Task brief: Check every line below for the word "signal" and copy the ones that have it.

Exercise data:
Start of Block
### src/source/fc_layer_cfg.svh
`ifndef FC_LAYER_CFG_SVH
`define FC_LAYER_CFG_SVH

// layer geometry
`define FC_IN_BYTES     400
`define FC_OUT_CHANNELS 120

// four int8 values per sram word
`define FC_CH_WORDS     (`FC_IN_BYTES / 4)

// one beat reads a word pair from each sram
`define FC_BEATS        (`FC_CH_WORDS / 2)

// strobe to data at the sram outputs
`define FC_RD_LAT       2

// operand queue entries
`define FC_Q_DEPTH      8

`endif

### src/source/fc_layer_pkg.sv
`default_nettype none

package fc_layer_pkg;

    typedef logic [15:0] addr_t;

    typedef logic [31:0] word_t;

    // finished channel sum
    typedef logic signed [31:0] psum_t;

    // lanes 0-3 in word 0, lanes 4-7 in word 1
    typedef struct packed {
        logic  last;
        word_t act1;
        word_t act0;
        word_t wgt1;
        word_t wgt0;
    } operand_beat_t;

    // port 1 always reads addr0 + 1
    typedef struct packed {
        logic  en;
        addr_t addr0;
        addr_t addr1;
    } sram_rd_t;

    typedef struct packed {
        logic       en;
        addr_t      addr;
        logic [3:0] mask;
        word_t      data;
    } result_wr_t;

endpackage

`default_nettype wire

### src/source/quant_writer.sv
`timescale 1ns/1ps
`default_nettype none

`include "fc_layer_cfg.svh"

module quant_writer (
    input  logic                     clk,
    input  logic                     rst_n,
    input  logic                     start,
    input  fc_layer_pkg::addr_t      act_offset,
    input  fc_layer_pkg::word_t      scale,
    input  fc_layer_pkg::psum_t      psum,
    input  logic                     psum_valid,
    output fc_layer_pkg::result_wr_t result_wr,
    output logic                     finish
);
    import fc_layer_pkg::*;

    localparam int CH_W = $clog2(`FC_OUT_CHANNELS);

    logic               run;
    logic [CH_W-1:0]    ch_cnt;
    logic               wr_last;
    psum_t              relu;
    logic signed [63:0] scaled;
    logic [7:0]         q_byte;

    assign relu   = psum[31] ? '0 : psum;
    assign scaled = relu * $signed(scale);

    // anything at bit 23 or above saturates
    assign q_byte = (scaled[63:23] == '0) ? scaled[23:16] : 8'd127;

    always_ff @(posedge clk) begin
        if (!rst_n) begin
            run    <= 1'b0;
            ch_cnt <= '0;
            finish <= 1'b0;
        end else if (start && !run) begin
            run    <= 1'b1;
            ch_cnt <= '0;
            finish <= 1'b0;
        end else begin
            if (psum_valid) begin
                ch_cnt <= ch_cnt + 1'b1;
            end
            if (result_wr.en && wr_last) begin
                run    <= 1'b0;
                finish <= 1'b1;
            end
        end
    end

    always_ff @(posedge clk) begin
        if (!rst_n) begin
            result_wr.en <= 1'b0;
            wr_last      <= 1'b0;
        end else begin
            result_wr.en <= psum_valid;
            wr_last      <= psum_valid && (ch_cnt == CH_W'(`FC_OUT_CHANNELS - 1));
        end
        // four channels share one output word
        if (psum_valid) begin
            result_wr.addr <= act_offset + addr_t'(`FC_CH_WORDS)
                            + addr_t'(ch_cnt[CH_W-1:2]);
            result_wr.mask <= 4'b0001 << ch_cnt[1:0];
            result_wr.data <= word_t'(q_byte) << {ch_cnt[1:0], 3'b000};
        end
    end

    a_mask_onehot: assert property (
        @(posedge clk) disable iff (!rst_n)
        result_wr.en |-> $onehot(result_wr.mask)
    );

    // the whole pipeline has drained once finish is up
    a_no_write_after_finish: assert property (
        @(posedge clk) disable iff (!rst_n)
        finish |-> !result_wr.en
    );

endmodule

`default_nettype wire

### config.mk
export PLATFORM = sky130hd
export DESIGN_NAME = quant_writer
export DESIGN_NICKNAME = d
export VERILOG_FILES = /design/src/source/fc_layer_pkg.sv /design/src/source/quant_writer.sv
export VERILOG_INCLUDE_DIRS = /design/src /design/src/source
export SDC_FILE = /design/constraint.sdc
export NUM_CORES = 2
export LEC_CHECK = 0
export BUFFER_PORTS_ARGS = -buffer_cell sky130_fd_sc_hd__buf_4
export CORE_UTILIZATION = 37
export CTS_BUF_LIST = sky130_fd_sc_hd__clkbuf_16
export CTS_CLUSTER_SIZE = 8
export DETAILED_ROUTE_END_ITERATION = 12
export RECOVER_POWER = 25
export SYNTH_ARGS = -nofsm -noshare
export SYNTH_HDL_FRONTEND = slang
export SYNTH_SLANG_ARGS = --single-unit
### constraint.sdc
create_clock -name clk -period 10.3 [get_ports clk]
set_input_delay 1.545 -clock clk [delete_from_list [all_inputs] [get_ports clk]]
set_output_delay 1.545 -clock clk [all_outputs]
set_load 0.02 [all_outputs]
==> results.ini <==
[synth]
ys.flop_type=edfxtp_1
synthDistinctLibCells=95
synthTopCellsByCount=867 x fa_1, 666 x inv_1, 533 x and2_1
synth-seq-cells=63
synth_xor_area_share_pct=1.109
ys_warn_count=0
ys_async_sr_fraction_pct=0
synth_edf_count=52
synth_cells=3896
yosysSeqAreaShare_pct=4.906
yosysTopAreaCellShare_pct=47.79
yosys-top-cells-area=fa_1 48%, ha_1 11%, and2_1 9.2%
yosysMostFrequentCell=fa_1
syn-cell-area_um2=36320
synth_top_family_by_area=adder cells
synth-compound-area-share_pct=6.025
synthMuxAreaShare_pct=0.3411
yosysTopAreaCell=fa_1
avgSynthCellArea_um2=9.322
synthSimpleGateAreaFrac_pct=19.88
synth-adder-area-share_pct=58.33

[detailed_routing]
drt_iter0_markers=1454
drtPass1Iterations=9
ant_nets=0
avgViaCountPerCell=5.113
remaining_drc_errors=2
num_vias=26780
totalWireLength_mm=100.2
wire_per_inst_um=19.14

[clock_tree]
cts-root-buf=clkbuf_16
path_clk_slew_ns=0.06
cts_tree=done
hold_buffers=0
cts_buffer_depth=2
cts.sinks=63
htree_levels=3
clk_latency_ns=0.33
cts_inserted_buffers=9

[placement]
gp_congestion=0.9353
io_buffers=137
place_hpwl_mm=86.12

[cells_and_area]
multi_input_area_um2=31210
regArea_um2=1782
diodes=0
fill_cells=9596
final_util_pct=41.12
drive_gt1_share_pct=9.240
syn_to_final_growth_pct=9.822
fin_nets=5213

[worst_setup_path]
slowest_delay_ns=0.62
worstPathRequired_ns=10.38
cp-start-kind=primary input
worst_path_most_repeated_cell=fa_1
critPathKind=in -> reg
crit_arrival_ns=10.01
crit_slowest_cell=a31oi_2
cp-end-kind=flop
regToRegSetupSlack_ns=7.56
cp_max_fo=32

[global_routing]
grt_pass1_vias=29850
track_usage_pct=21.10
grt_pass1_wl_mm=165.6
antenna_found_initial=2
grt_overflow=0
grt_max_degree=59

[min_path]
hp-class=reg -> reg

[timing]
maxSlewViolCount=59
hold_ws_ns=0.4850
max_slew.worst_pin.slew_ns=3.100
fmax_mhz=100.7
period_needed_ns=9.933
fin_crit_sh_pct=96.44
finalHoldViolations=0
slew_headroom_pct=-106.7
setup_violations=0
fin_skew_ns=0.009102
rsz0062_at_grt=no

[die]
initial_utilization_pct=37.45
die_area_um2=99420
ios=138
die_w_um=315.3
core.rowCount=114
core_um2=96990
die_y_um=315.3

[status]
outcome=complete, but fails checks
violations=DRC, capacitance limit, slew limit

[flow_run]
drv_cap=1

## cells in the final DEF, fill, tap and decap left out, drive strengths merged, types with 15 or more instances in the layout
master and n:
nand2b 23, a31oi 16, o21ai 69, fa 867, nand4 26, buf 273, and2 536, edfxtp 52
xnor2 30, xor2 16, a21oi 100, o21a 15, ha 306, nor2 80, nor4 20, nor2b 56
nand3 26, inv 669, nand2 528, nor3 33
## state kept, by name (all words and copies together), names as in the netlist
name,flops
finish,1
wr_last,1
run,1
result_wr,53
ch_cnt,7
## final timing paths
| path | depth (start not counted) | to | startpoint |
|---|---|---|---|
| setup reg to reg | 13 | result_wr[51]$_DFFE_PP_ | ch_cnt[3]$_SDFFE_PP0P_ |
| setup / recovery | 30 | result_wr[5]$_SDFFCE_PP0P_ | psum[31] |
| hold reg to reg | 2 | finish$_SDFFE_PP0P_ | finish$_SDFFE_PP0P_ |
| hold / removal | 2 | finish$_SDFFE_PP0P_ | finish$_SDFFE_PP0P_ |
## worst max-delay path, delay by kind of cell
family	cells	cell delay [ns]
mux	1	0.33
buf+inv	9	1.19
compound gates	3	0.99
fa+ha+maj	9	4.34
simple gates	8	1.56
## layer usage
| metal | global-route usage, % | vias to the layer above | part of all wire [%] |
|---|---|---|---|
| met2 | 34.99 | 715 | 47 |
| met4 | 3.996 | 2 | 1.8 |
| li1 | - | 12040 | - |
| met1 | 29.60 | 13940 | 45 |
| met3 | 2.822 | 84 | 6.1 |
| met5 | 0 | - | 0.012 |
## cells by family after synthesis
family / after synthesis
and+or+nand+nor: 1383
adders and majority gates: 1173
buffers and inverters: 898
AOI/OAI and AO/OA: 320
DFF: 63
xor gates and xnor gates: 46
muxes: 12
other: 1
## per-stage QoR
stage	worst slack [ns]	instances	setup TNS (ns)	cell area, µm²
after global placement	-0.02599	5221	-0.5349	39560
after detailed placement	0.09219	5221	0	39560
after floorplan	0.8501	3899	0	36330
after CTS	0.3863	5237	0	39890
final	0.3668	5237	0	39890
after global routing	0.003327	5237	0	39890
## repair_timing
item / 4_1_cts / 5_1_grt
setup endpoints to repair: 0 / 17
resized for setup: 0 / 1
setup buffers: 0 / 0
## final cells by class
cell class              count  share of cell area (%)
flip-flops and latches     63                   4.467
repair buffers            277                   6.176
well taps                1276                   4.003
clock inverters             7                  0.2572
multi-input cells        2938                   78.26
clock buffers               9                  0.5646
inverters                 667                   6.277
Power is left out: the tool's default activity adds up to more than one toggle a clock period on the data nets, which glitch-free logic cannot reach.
End of Block
Start of Block
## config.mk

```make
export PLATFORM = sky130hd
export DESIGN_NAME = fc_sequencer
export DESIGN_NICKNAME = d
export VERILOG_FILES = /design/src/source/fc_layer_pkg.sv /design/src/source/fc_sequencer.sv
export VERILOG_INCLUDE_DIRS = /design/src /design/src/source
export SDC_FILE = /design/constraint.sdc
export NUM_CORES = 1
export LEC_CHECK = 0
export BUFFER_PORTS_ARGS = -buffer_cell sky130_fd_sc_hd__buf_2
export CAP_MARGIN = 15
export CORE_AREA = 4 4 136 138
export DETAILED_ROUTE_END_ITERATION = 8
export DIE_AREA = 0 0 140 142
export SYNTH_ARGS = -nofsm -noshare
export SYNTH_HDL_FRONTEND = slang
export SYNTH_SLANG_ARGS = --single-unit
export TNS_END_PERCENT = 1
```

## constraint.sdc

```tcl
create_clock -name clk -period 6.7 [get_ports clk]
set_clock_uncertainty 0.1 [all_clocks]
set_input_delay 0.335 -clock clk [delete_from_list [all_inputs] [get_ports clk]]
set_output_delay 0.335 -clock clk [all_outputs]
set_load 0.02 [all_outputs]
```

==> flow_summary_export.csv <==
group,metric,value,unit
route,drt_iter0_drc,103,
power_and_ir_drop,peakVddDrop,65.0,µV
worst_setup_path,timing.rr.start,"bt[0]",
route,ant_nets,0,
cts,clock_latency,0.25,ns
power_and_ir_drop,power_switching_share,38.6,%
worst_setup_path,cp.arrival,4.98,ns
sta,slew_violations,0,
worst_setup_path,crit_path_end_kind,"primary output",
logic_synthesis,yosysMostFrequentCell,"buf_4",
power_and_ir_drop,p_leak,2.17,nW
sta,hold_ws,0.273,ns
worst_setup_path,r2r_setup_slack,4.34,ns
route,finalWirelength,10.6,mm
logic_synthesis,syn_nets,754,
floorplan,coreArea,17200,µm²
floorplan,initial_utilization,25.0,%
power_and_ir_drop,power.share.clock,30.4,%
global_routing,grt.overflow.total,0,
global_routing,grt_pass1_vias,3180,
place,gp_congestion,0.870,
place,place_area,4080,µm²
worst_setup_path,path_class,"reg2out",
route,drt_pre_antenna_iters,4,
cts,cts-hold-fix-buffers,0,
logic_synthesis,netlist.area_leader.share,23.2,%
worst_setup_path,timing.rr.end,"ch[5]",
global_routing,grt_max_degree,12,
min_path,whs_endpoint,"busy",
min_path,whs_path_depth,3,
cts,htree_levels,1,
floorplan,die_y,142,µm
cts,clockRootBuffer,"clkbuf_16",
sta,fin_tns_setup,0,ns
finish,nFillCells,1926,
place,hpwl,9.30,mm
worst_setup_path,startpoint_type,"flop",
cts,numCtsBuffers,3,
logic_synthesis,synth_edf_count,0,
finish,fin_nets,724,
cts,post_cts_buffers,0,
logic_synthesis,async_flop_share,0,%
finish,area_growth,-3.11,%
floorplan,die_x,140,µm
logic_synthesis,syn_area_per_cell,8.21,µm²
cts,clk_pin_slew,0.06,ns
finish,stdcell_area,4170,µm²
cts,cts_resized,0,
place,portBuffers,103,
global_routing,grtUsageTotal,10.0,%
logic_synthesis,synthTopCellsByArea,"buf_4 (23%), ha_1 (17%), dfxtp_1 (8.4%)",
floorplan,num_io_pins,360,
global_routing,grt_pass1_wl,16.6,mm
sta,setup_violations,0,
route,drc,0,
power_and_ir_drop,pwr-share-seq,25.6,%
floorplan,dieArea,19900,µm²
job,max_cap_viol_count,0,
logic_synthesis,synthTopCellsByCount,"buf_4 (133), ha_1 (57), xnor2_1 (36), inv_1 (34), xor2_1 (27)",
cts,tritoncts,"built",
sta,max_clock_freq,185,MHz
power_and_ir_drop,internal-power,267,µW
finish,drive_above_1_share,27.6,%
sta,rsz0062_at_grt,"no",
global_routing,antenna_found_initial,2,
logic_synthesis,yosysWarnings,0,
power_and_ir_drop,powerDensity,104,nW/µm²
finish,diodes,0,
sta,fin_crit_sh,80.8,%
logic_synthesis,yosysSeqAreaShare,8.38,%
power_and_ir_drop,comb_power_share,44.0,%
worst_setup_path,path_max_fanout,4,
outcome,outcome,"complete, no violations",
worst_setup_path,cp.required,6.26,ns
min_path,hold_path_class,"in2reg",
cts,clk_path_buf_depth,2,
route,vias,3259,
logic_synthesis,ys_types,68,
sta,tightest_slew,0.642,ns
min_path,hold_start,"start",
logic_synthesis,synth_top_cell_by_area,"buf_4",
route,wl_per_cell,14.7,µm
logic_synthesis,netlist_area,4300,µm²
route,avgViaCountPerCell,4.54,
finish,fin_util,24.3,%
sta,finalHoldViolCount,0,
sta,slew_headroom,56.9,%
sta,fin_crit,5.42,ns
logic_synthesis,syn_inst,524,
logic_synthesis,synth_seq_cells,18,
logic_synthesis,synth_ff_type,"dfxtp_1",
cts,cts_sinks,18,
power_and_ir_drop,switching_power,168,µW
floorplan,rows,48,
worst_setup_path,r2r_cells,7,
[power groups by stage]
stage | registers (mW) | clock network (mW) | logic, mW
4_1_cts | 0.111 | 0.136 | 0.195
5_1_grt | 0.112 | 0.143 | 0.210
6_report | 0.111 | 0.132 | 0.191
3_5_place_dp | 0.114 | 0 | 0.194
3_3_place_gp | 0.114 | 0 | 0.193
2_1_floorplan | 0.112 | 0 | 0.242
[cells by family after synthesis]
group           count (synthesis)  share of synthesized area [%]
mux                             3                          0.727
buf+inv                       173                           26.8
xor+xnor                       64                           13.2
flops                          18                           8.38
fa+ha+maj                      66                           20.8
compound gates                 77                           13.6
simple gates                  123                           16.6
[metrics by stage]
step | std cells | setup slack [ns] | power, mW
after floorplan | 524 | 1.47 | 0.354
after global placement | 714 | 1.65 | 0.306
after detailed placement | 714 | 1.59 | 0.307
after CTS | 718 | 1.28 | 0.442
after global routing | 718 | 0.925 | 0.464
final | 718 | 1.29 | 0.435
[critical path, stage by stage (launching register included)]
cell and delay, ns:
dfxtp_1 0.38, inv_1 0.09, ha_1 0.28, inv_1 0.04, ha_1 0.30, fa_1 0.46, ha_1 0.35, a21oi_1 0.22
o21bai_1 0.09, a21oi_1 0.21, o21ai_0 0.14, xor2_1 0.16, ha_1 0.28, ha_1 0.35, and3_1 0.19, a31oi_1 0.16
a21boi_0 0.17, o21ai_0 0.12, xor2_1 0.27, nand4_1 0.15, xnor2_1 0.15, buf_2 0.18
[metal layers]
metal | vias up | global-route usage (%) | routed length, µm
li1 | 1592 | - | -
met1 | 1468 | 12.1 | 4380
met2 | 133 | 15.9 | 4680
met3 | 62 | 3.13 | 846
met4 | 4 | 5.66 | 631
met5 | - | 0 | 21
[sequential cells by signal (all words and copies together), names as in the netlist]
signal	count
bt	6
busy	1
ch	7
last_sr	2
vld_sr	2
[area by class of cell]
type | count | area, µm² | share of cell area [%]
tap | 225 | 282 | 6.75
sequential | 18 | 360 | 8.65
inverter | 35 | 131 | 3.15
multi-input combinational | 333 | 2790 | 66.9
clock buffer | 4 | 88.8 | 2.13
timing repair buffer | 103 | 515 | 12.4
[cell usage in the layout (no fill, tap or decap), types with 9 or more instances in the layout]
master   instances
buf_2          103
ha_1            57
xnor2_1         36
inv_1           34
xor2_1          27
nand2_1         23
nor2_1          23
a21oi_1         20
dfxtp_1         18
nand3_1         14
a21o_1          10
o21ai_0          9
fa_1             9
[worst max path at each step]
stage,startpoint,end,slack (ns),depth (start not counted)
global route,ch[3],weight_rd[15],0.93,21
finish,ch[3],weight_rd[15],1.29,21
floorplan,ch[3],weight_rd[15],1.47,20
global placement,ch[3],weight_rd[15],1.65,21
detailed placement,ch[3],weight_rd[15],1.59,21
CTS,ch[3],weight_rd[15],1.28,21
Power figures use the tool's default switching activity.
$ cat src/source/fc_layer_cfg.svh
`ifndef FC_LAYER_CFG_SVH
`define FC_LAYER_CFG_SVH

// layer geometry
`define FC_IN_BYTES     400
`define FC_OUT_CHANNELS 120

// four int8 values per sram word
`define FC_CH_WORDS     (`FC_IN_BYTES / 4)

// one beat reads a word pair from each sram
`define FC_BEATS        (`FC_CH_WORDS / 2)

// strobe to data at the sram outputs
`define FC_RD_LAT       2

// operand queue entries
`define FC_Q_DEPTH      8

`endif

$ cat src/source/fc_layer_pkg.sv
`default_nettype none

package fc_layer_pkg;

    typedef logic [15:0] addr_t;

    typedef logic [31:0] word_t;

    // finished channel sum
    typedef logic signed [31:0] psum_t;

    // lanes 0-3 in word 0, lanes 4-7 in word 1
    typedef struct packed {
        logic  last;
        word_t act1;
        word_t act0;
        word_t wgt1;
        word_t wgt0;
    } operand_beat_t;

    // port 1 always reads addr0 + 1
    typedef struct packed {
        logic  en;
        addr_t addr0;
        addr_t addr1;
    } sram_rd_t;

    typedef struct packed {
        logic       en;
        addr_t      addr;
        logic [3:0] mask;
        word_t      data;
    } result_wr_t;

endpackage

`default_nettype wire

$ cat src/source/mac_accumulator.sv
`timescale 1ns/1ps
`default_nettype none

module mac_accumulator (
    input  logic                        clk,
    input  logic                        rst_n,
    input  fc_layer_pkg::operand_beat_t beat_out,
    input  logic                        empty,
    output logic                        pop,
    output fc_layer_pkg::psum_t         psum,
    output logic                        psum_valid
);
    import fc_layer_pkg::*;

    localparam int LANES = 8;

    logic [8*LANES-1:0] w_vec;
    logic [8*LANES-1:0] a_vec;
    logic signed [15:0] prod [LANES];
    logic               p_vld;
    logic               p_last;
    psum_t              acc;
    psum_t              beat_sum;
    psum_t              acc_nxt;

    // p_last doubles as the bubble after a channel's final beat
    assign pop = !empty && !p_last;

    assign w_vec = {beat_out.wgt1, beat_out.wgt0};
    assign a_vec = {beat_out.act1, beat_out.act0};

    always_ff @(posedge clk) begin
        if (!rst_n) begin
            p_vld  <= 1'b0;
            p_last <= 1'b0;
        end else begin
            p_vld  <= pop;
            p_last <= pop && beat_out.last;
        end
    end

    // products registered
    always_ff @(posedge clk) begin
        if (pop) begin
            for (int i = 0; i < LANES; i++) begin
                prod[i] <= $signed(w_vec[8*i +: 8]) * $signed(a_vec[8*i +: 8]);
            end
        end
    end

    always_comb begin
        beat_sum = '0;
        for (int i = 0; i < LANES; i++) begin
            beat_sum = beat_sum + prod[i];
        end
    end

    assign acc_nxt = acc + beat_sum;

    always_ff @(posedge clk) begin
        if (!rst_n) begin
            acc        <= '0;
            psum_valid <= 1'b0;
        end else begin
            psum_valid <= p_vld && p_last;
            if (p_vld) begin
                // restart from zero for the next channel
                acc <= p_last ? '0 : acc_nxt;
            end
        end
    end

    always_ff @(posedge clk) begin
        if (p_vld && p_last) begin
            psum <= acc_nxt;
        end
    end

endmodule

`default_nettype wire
End of Block
Result:
[sequential cells by signal (all words and copies together), names as in the netlist]
signal	count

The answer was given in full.